Like I said before, I believe time dictates that not pigtailing would be cheaper but I prefer the pigtails and as I mentioned previously, if the recep is part of a MWBC, pigtails must be used.


----------



## Andy in ATL (Aug 28, 2007)

nap said:


> if the recep is part of a MWBC, pigtails must be used.


I've been hunting the reference...


----------



## twilightcall (Jan 4, 2008)

Thanks for all of the info guys. Here is a very bad drawing on paint of what I was trying to say. The yellow lines are neutral and black are hot. I didn't put a ground in there because there wasn't room in the drawing. The left side is what I meant by pigtail and the right side is what he mistakenly called series. He recom. that I use the right side to wire recepts. and all of my books show a similiar pic of the left side. Sorry for the confusion. I am not sure if my drawing will help any. The red things are the wire nuts and that is the point all 3 wires come together.


----------



## Joba Fett (Aug 14, 2007)

220/221 said:


> :no:
> 
> Considered by *some* people would be a true statement.
> 
> ...


Those *licensed* to do electrical work that have *integrity* would certainly use the pigtail method. The other method is considered to be the work of the low end (schlock) installers. Just to save the cost of a few wire nuts, pure and simple.


----------



## Andy in ATL (Aug 28, 2007)

JGarth said:


> *licensed* *integrit*(schlock)


jd, 

You sound grumpy. Have you wired a dwelling unit?


----------



## jbfan (Jul 1, 2004)

Andy in ATL said:


> I've been hunting the reference...


I'm not sure of the code, but the device can not carry the netural load in a mwbc.


----------



## Joba Fett (Aug 14, 2007)

Not grumpy at all, just plain truthful. I know bs when I see it. You are not nearly educated or experienced enough to pull that .02 psych bs.
This is not the first time you stalked me here. You have to get a life, instead of stalking people on the net. I realize this site is your life, I have seen your type many times, so I should be cognizant that all you have to look forward to is posting here. 
As far as wiring, more than a couple of you will ever do in your entire lifetime. Granted, I've been retired for a few years, but I know inferior wiring practices when I see them.
I'd be more than willing to provide the owner/administrator of this website with my name, phone number, PE license no, and Master Electrician Lic no. 
I would assume you would also do the same, if you have the credentials.
Have a nice day,
JGarth


----------



## 220/221 (Oct 9, 2007)

> Those *licensed* to do electrical work that have *integrity* would certainly use the pigtail method.


 
:no: 





> The other method is considered to be the work of the low end (schlock) installers. Just to save the cost of a few wire nuts, pure and simple.
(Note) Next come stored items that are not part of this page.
### src/hw/rtl/bdq_pkg.sv
package bdq_pkg;

  // Storage geometry of the ring.
  localparam int CAPACITY   = 32;
  localparam int DATA_WIDTH = 32;
  localparam int IDX_W      = $clog2(CAPACITY);
  localparam int CNT_W      = $clog2(CAPACITY + 1);
  localparam int SUM_W      = CNT_W + 1;

  // Field widths of the transaction payloads.
  localparam int OPCODE_W = 3;
  localparam int VALUE_W  = 32;
  localparam int COUNT_W  = 6;

  // Operation codes.
  localparam logic [OPCODE_W-1:0] OP_PUSH_FRONT = 3'd0;
  localparam logic [OPCODE_W-1:0] OP_PUSH_BACK  = 3'd1;
  localparam logic [OPCODE_W-1:0] OP_POP_FRONT  = 3'd2;
  localparam logic [OPCODE_W-1:0] OP_POP_BACK   = 3'd3;
  localparam logic [OPCODE_W-1:0] OP_QUERY      = 3'd4;

  typedef struct packed {
    logic [OPCODE_W-1:0]      opcode;
    logic signed [VALUE_W-1:0] value;
  } bdq_cmd_t;

  typedef struct packed {
    logic                      ok;
    logic signed [VALUE_W-1:0] front_value;
    logic signed [VALUE_W-1:0] back_value;
    logic [COUNT_W-1:0]        count;
    logic                      empty_res;
  } bdq_res_t;

  // Commands from the controller to the datapath.
  typedef struct packed {
    logic load;
    logic exec;
    logic rd;
  } bdq_ctl_t;

  // Wrap a ring position that is known to be below twice the capacity.
  function automatic logic [IDX_W-1:0] ring_wrap(input logic [SUM_W-1:0] pos);
    logic [SUM_W-1:0] cap;
    cap = SUM_W'(CAPACITY);
    if (pos >= cap) begin
      ring_wrap = IDX_W'(pos - cap);
    end else begin
      ring_wrap = IDX_W'(pos);
    end
  endfunction

endpackage

### src/hw/rtl/bdq_ctrl.sv
module bdq_ctrl (
  input  logic                clk,
  input  logic                rst,
  input  logic                start,
  output logic                busy,
  output logic                done,
  output bdq_pkg::bdq_ctl_t   ctl
);

  typedef enum logic [3:0] {
    ST_IDLE = 4'b0001,
    ST_EXEC = 4'b0010,
    ST_READ = 4'b0100,
    ST_DONE = 4'b1000
  } state_t;

  state_t state;
  state_t state_next;

  always_comb begin
    state_next = state;
    case (state)
      ST_IDLE: begin
        if (start) begin
          state_next = ST_EXEC;
        end
      end
      ST_EXEC: state_next = ST_READ;
      ST_READ: state_next = ST_DONE;
      ST_DONE: state_next = ST_IDLE;
      default: state_next = ST_IDLE;
    endcase
  end

  always_ff @(posedge clk) begin
    if (rst) begin
      state <= ST_IDLE;
    end else begin
      state <= state_next;
    end
  end

  assign busy     = (state != ST_IDLE);
  assign done     = (state == ST_DONE);
  assign ctl.load = (state == ST_IDLE) && start;
  assign ctl.exec = (state == ST_EXEC);
  assign ctl.rd   = (state == ST_READ);

endmodule

### src/hw/rtl/bdq_dpath.sv
module bdq_dpath (
  input  logic              clk,
  input  logic              rst,
  input  bdq_pkg::bdq_ctl_t ctl,
  input  bdq_pkg::bdq_cmd_t cmd,
  output bdq_pkg::bdq_res_t res
);

  logic [bdq_pkg::DATA_WIDTH-1:0] ring_store [bdq_pkg::CAPACITY];

  logic [bdq_pkg::OPCODE_W-1:0]   opcode;
  logic [bdq_pkg::DATA_WIDTH-1:0] value;
  logic [bdq_pkg::IDX_W-1:0]      front_index;
  logic [bdq_pkg::IDX_W-1:0]      front_index_next;
  logic [bdq_pkg::CNT_W-1:0]      item_count;
  logic [bdq_pkg::CNT_W-1:0]      item_count_next;
  logic                           ok;
  logic                           ok_next;
  logic [bdq_pkg::DATA_WIDTH-1:0] rd_front;
  logic [bdq_pkg::DATA_WIDTH-1:0] rd_back;

  logic                           full;
  logic                           queue_empty;
  logic                           wr_en;
  logic [bdq_pkg::IDX_W-1:0]      wr_addr;
  logic [bdq_pkg::IDX_W-1:0]      front_dec;
  logic [bdq_pkg::IDX_W-1:0]      front_inc;
  logic [bdq_pkg::IDX_W-1:0]      tail_pos;
  logic [bdq_pkg::IDX_W-1:0]      back_pos;

  assign full        = (item_count == bdq_pkg::CNT_W'(bdq_pkg::CAPACITY));
  assign queue_empty = (item_count == '0);

  assign front_dec = (front_index == '0) ? bdq_pkg::IDX_W'(bdq_pkg::CAPACITY - 1)
                                         : front_index - 1'b1;
  assign front_inc = (front_index == bdq_pkg::IDX_W'(bdq_pkg::CAPACITY - 1)) ? '0
                                         : front_index + 1'b1;
  assign tail_pos  = bdq_pkg::ring_wrap(bdq_pkg::SUM_W'(front_index)
                                        + bdq_pkg::SUM_W'(item_count));
  // Only meaningful when the queue is not empty.
  assign back_pos  = bdq_pkg::ring_wrap(bdq_pkg::SUM_W'(front_index)
                                        + bdq_pkg::SUM_W'(item_count - 1'b1));

  always_comb begin
    front_index_next = front_index;
    item_count_next  = item_count;
    ok_next          = 1'b0;
    wr_en            = 1'b0;
    wr_addr          = tail_pos;
    case (opcode)
      bdq_pkg::OP_PUSH_FRONT: begin
        if (!full) begin
          front_index_next = front_dec;
          item_count_next  = item_count + 1'b1;
          wr_en            = 1'b1;
          wr_addr          = front_dec;
          ok_next          = 1'b1;
        end
      end
      bdq_pkg::OP_PUSH_BACK: begin
        if (!full) begin
          item_count_next = item_count + 1'b1;
          wr_en           = 1'b1;
          ok_next         = 1'b1;
        end
      end
      bdq_pkg::OP_POP_FRONT: begin
        if (!queue_empty) begin
          front_index_next = front_inc;
          item_count_next  = item_count - 1'b1;
          ok_next          = 1'b1;
        end
      end
      bdq_pkg::OP_POP_BACK: begin
        if (!queue_empty) begin
          item_count_next = item_count - 1'b1;
          ok_next         = 1'b1;
        end
      end
      bdq_pkg::OP_QUERY: ok_next = 1'b1;
      default: ok_next = 1'b0;
    endcase
  end

  always_ff @(posedge clk) begin
    if (rst) begin
      front_index <= '0;
      item_count  <= '0;
    end else if (ctl.exec) begin
      front_index <= front_index_next;
      item_count  <= item_count_next;
    end
  end

  always_ff @(posedge clk) begin
    if (ctl.load) begin
      opcode <= cmd.opcode;
      value  <= bdq_pkg::DATA_WIDTH'(cmd.value);
    end
    if (ctl.exec) begin
      ok <= ok_next;
    end
  end

  // Ring store: one write port, two registered read ports.
  always_ff @(posedge clk) begin
    if (ctl.exec && wr_en) begin
      ring_store[wr_addr] <= value;
    end
    if (ctl.rd) begin
      rd_front <= ring_store[front_index];
      rd_back  <= ring_store[back_pos];
    end
  end

  assign res.ok          = ok;
  assign res.front_value = queue_empty ? '1 : bdq_pkg::VALUE_W'(signed'(rd_front));
  assign res.back_value  = queue_empty ? '1 : bdq_pkg::VALUE_W'(signed'(rd_back));
  assign res.count       = bdq_pkg::COUNT_W'(item_count);
  assign res.empty_res   = queue_empty;

endmodule

### src/hw/rtl/bounded_deque.sv
// Bounded double-ended queue held in a ring store with a front index and a count.
// A transaction is latched when start is taken in idle, steps through the update,
// read and done states and is strobed on done; busy stays high through done, so none
// is taken before the last is through. The ring store is written in update, read in read.
// Reset (rst, synchronous, active high) empties the queue and idles the controller.
// The receiver cannot stall: each result is valid for exactly the one cycle of done.
module bounded_deque (
  input  logic              clk,
  input  logic              rst,
  input  logic              start,
  output logic              busy,
  input  bdq_pkg::bdq_cmd_t cmd,
  output logic              done,
  output bdq_pkg::bdq_res_t res
);

  // Command lines from the controller into the datapath.
  bdq_pkg::bdq_ctl_t ctl;

  // The controller steps each transaction through latch, update, read and
  // report phases.
  bdq_ctrl u_ctrl (
    .clk   (clk),
    .rst   (rst),
    .start (start),
    .busy  (busy),
    .done  (done),
    .ctl   (ctl)
  );

  // The datapath owns the ring store, the front index and the item count.
  // It applies the operation in the update phase, reads the front and back
  // entries in the read phase, and holds the result steady while done is high.
  // An empty queue reports -1 at both ends.
  bdq_dpath u_dpath (
    .clk (clk),
    .rst (rst),
    .ctl (ctl),
    .cmd (cmd),
    .res (res)
  );

endmodule
### config.mk
export PLATFORM = sky130hd
export DESIGN_NAME = bounded_deque
export DESIGN_NICKNAME = d
export VERILOG_FILES = /design/src/hw/rtl/bdq_pkg.sv /design/src/hw/rtl/bdq_ctrl.sv /design/src/hw/rtl/bdq_dpath.sv /design/src/hw/rtl/bounded_deque.sv
export SDC_FILE = /design/constraint.sdc
export NUM_CORES = 1
export LEC_CHECK = 0
export BUFFER_PORTS_ARGS = -buffer_cell sky130_fd_sc_hd__buf_2
export CAP_MARGIN = 20
export CORE_MARGIN = 2
export CORE_UTILIZATION = 50
export CTS_CLUSTER_DIAMETER = 30
export CTS_CLUSTER_SIZE = 10
export DETAILED_ROUTE_END_ITERATION = 8
export HOLD_SLACK_MARGIN = 0.05
export PLACE_DENSITY_LB_ADDON = 0.05
export REMOVE_ABC_BUFFERS = 1
export SYNTH_ARGS = -nofsm -noshare
export SYNTH_HDL_FRONTEND = slang
export SYNTH_HIERARCHICAL = 1
export SYNTH_SLANG_ARGS = --single-unit
### constraint.sdc
create_clock -name clk -period 4.59 [get_ports clk]
set_input_delay 0 -clock clk [delete_from_list [all_inputs] [get_ports clk]]
set_output_delay 0 -clock clk [all_outputs]
set_load 0.02 [all_outputs]
==> summary.txt, run 1 <==
WORST SETUP PATH
----------------------------------------------------------------------------------
Startpoint type of the worst setup path                                       flop
Crit path capture type                                                        flop
Critical path start-end classification                                  reg -> reg
Highest fanout seen on the critical path                                        31
Data required, critical path                                               5.10 ns
Arrival time at the worst endpoint                                         4.52 ns
Worst-case register-to-register setup slack                                0.58 ns

FLOORPLAN
----------------------------------------------------------------------------------
Die width                                                                   326 um
Die Footprint                                                          106000 um^2
Count of pins on the block boundary                                            112
Initial Utilization                                                          0.502
Height of the chip                                                          326 um
Area of the core                                                       103000 um^2
Standard-cell rows                                                             118

STA
----------------------------------------------------------------------------------
Slew Limit Fails                                                                 0
Share of the clock period used by the worst path                             0.874
Layout Skew                                                              0.0354 ns
Accumulated negative setup slack                                              0 ns
Transition at the pin with the smallest max-transition slack               1.09 ns
Minimum clock period after layout                                          4.01 ns
Max Clock Freq                                                             249 MHz
Final count of negative-setup-slack endpoints                                    0
RSZ-0062 raised after global routing                                         false
Final hold vios                                                                  0
Max-slew headroom                                                            0.274
Hold slack final                                                          0.123 ns

SYNTH
----------------------------------------------------------------------------------
Seq/Total Area, Yosys                                                        0.657
Register bit count reported by yosys                                          1139
Async S/R FF share, synth                                                        0
Total number of yosys warnings                                                   6
Library cells used by synthesis                                                 54
Number of synthesized flops with an enable pin                                1124
Ys flop type                                                              edfxtp_1
Number of cells produced by synthesis                                         2754
Area of the mapped netlist                                              51800 um^2
Average cell area after synthesis                                        18.8 um^2

DRT
----------------------------------------------------------------------------------
Total iterations of the first detailed-routing run                               6
Via-to-Cell Ratio                                                             6.60
Overall via count from detail_route                                          30900
Starting DRC count in detailed routing                                        3657
Drt total wl                                                             157000 um
Routed length per instance                                                 33.6 um
Final routed DRC violation total                                                 0
Detail Route Antenna Nets                                                        0

PWR
----------------------------------------------------------------------------------
Final Power                                                                29.5 mW
Internal Dissipation                                                       23.2 mW
Leakage power                                                              20.8 nW
Share of power burned in combinational logic                                 0.023
Fraction of power consumed by sequential logic                               0.397
Switching power summed over all nets                                       6.29 mW
Switching part of the total power                                            0.213
Worst vdd ir                                                                326 uV
Portion of total power attributed to the clock network                       0.581
Pwr/cell area                                                          462 nW/um^2

FINISH
----------------------------------------------------------------------------------
Fraction of layout instances using a drive strength above 1                  0.346
Filler cell count                                                             7329
Signed area change from the synthesized netlist to the final layout          23.4%
Leading cell type in the layout, fill and taps excluded                   edfxtp_1
Design area                                                             63900 um^2
Final Util                                                                   0.619
Multi-input logic area                                                  17200 um^2
Most frequent cells in the layout                                     edfxtp_1 (1124), mux4_2 (390), mux2i_1 (347), clkbuf_16 (237), a22o_1 (114)
Storage cell area                                                       34100 um^2
Net total in the final layout                                                 3154

CLOCK TREE
----------------------------------------------------------------------------------
Largest buffer count on any clock path                                           3
Clock slew at reported path FFs                                            0.05 ns
CTS buffer count                                                               236
Clk sink count                                                                1139
Clock root buffer                                                        clkbuf_16
H-tree levels                                                                    4
CTS tree                                                                     built
Post-CTS resize count                                                            0
Later-pin clock latency in the skew report                                 0.81 ns

GLOBAL ROUTING
----------------------------------------------------------------------------------
Initial antenna violation count                                                  1
Overall global routing resource usage                                        0.297
GRT Residual Overflow                                                            0
Pin count of the biggest net entering global routing                           127
Via count of the first global-routing pass                                   32000
First-pass GRT wire length                                               224000 um

OUTCOME
----------------------------------------------------------------------------------
Status                                                                   completed

WORST HOLD PATH
----------------------------------------------------------------------------------
Type of the most critical hold path                                      in -> reg

PLACE
----------------------------------------------------------------------------------
Placer Congestion                                                            0.823
Post-place instance area                                                54900 um^2
IO Port Bufs                                                                   111
Final HPWL DP                                                             87900 um

JOB
----------------------------------------------------------------------------------
Reported max-cap violation count                                                 0

==> state kept, by name, indices dropped and copies added (netlist names) <==
| signal | flops |
|---|---|
| u_dpath/opcode | 3 |
| u_ctrl/state | 4 |
| u_dpath/value | 32 |
| u_dpath/ok | 1 |
| u_dpath/rd_front | 32 |
| u_dpath/ring_store | 1024 |
| u_dpath/rd_back | 32 |
| u_dpath/item_count | 6 |
| u_dpath/front_index | 5 |
==> cell usage after synthesis (2+ instances only) <==
master	instances	share of area
nand2_1	49	0.0036
a22o_1	114	0.019
and3_1	11	0.0013
clkbuf_1	128	0.0093
xor2_1	5	0.00085
buf_2	43	0.0042
ha_1	18	0.0043
a31oi_1	31	0.0037
a21o_1	3	0.00043
nor3_1	34	0.0033
o211ai_1	2	0.00029
nor4b_1	6	0.0010
xnor2_1	7	0.0012
buf_4	3	0.00043
edfxtp_1	1124	0.65
nor3b_1	2	0.00029
or4_1	2	0.00029
nor2_1	51	0.0037
nand2b_1	5	0.00060
a22oi_1	43	0.0062
or2_2	67	0.0081
o221ai_1	31	0.0052
buf_1	36	0.0026
mux4_2	390	0.17
mux2_2	3	0.00065
o31ai_1	3	0.00043
o31a_1	2	0.00034
dfxtp_1	15	0.0058
inv_1	18	0.0013
mux2i_1	347	0.067
a21oi_1	46	0.0044
o22ai_1	3	0.00036
and2_1	3	0.00036
nand3_1	3	0.00029
o21ai_0	10	0.00097
fa_1	3	0.0012
a211oi_1	8	0.0012
a221oi_1	64	0.011
nor2b_1	6	0.00072
==> cell type report <==
cell class              count  area share
multi-input cells        1385       0.269
well taps                1380      0.0270
clock buffers             260      0.0941
flip-flops and latches   1139       0.533
diodes                      2   0.0000783
inverters                  19     0.00115
repair buffers            314      0.0426
clock inverters           185      0.0337
==> what timing repair did <==
action,4_1_cts,5_1_grt
setup buffers,0,0
endpoints found under the hold margin,85,0
endpoints found under the setup margin,0,0
hold buffers,74,0
==> logic make-up after synthesis <==
logic type	synth area share
XOR/XNOR	0.00203
AND/OR/NAND/NOR	0.0251
multiplexers	0.237
buffers and inverters	0.0181
adder cells (fa/ha/maj)	0.00551
flip-flops	0.657
AO/OA/AOI/OAI	0.0547
==> power by group through the flow <==
stage	Sequential [mW]	Clock, mW	Combinational, mW
after floorplan	11.8	0	0.452
after global placement	11.9	0	0.584
after detailed placement	11.9	0	0.589
after CTS	11.7	17.3	0.640
after global routing	11.7	17.8	0.707
final	11.7	17.1	0.669
==> critical path: stages, from the launching register on <==
cell      delay (ns)
dfxtp_1         0.63
inv_1           0.29
ha_1            0.41
inv_1           0.09
ha_1            0.34
xor2_1          0.31
and2_4          0.68
buf_12          0.28
a221oi_1        0.10
mux2i_1         0.55
==> through the flow <==
stage	std cells	setup slack, ns
final	4684	0.576
after CTS	4679	0.685
after global routing	4682	0.382
after floorplan	2543	-16.98
after detailed placement	4160	0.727
after global placement	4160	0.728
==> worst paths after layout <==
| check | start | to | cells after the start |
|---|---|---|---|
| worst max register to register | u_dpath/front_index[3] | u_dpath/rd_back[12] | 9 |
| worst min-delay path | rst | u_dpath/item_count[1] | 3 |
| worst max-delay path | u_dpath/front_index[3] | u_dpath/rd_back[12] | 9 |
| worst min register to register | u_ctrl/state[0] | u_ctrl/state[3] | 1 |
==> layer usage <==
| layer | global-route usage | part of all wire | vias to the layer above |
|---|---|---|---|
| met5 | 0.00621 | 0.00060 | - |
| met4 | 0.109 | 0.032 | 2 |
| met3 | 0.0766 | 0.096 | 295 |
| met2 | 0.463 | 0.48 | 1641 |
| met1 | 0.407 | 0.39 | 16400 |
| li1 | - | - | 12500 |
Power figures use the tool's default switching activity.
:laughing: :laughing: :laughing:


Dude, you're a retired *ENGINEER*! Stay out of the field work. It's *NOT* your area of expertise.


----------



## joed (Mar 13, 2005)

I would not consider using the screws LOW END WORK. I consider them better than pigtails. I would trust a wire under screw over two wires in a wire nut and one under a screw. Wire nuts add to box fill and cost to the job. Why would you spend money on two wire nuts in every box when you have perfectly good screw connections on the receptacle. 
I Canada wire nuts count for box fill.


----------



## junkcollector (Nov 25, 2007)

What they said:thumbsup:



Andy in ATL said:


> I've been hunting the reference...


Andy: check NEC 300.13 (B)

Using both sets of screws is fine. Using pigtails is fine. 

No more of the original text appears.